From my own general experience: If you have to write a multidimensional (rectangular) array class yourself, do not aim to store the data as Array[Array[Double]] but use a one-dimensional storage and add helper methods for converting the multidimensional access tuples to a simple index and vice versa.
When using lists of lists, you need to do much to much bookkeeping that all lists are of the same size and you need to be careful when assigning a sublist to another sublist (because this makes the assigned to sublist identical to the first and you wonder why changing the item at (0,5) also changes (3,5)).
Of course, if you expect a certain dimension to be sliced much more often than another and you want to have reference semantics for that dimension as well, a list of lists will be the better solution, as you may pass around those inner lists as a slice to the consumer without making any copy. But if you don’t expect that, it is a better solution to add a proxy class for the slices which maps to the multidimensional array (which in turn maps to the one-dimensional storage array).

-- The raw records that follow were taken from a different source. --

[src/rtl/core/crg_front.sv]
// Front end: accepts items, runs the midpoint iteration state, queues work.
// Depends on crg_pkg and the assertion macro header.
`include "circle_raster_generator_macros.svh"

module crg_front #(
    parameter int COORD_BITS = 16
) (
    input  logic                         i_clk,
    input  logic                         i_rst_n,
    input  logic                         i_in_valid,
    output logic                         o_in_ready,
    input  logic                         i_opcode,
    input  logic signed [COORD_BITS-1:0] i_center_x,
    input  logic signed [COORD_BITS-1:0] i_center_y,
    input  logic signed [COORD_BITS-1:0] i_radius,
    input  logic [crg_pkg::COLOR_W-1:0]  i_color,
    input  logic                         i_q_ready,
    output logic                         o_push,
    output crg_pkg::t_crg_ctl            o_ctl,
    output logic signed [COORD_BITS-1:0] o_cx,
    output logic signed [COORD_BITS-1:0] o_cy,
    output logic signed [COORD_BITS:0]   o_ox,
    output logic signed [COORD_BITS:0]   o_oy,
    output logic [crg_pkg::COLOR_W-1:0]  o_color
);

    localparam int OW = COORD_BITS + 1;
    localparam int DW = COORD_BITS + 4;

    logic signed [OW-1:0]       r_ox, n_ox, r_oy, n_oy;
    logic signed [DW-1:0]       r_dv, n_dv;
    logic signed [COORD_BITS-1:0] r_cx, n_cx, r_cy, n_cy;
    logic [crg_pkg::COLOR_W-1:0] r_color, n_color;
    logic                        r_busy, n_busy;

    logic                 accept, can_step, d_le0, done_step;
    logic signed [OW-1:0] y1, x1;
    logic signed [DW-1:0] y1e, x1e, step_dv;

    assign accept     = i_in_valid && i_q_ready;
    assign o_in_ready = i_q_ready;
    assign o_push     = accept;
    assign o_cx       = r_cx;
    assign o_cy       = r_cy;
    assign o_ox       = r_ox;
    assign o_oy       = r_oy;
    assign o_color    = r_color;

    assign can_step  = r_busy && (r_ox >= r_oy);
    assign y1        = r_oy + OW'(1);
    assign d_le0     = (r_dv <= 0);
    assign x1        = d_le0 ? r_ox : r_ox - OW'(1);
    assign y1e       = DW'(y1);
    assign x1e       = DW'(x1);
    assign step_dv   = r_dv + (y1e <<< 1) + $signed(DW'(1)) - (d_le0 ? '0 : (x1e <<< 1));
    assign done_step = (x1 < y1);

    always_comb begin
        n_ox    = r_ox;
        n_oy    = r_oy;
        n_dv    = r_dv;
        n_cx    = r_cx;
        n_cy    = r_cy;
        n_color = r_color;
        n_busy  = r_busy;
        o_ctl   = '{points: 1'b0, done: 1'b1};
        if (i_opcode == crg_pkg::OP_START) begin
            n_ox    = OW'(i_radius);
            n_oy    = '0;
            n_dv    = $signed(DW'(1)) - DW'(i_radius);
            n_cx    = i_center_x;
            n_cy    = i_center_y;
            n_color = i_color;
            n_busy  = !i_radius[COORD_BITS-1];
            o_ctl   = '{points: 1'b0, done: i_radius[COORD_BITS-1]};
        end else if (can_step) begin
            n_ox   = x1;
            n_oy   = y1;
            n_dv   = step_dv;
            n_busy = !done_step;
            o_ctl  = '{points: 1'b1, done: done_step};
        end else begin
            n_busy = 1'b0;
        end
    end

    always_ff @(posedge i_clk) begin
        if (!i_rst_n) begin
            r_ox    <= '0;
            r_oy    <= '0;
            r_dv    <= '0;
            r_cx    <= '0;
            r_cy    <= '0;
            r_color <= '0;
            r_busy  <= 1'b0;
        end else if (accept) begin
            r_ox    <= n_ox;
            r_oy    <= n_oy;
            r_dv    <= n_dv;
            r_cx    <= n_cx;
            r_cy    <= n_cy;
            r_color <= n_color;
            r_busy  <= n_busy;
        end
    end

    `CRG_ASSERT_IMP(a_busy_octant, r_busy, (r_ox >= r_oy) && !r_oy[OW-1],
                    "active circle left the first octant")

endmodule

Just an idea: how about a map with Int-tuples as keys?
Example:
val twoDimMatrix = Map((1,1) -> -1, (1,2) -> 5, (2,1) -> 7.7, (2,2) -> 9)
and then you could
scala> twoDimMatrix.filterKeys{_._2 == 1}.values
res1: Iterable[AnyVal] = MapLike(-1, 7.7)
or
twoDimMatrix.filterKeys{tuple => { val (dim1, dim2) = tuple; dim1 == dim2}} //diagonal
this way the index arithmetics would be done by the map. I don't know how practical and fast this is though.
As soon as the number of dimension is known before the design, you can use a collection of collection ...(n times) of collection. If you must be able to build a verctor for any number of dimension, then, there's nothing convenient in the scala API to do it (as far as I know).
You can simply store information in a mulitdimensional array (eg. `Array[Array[Double]]).
If the tensors are small and can fit in cache, you can have a performance improvement with 1D arrays because of data memory locality. It should also be faster to copy the whole tensor.
For slicing arithmetic. It depends what kind of slicing you require. I suppose you already have a function for extracting an element based on indices. So write a basic splicing loop based on indices iteration, insert manually the expression for extracting element, and then try to simplify the whole loop. It is often simpler than to write a correct expression from scratch.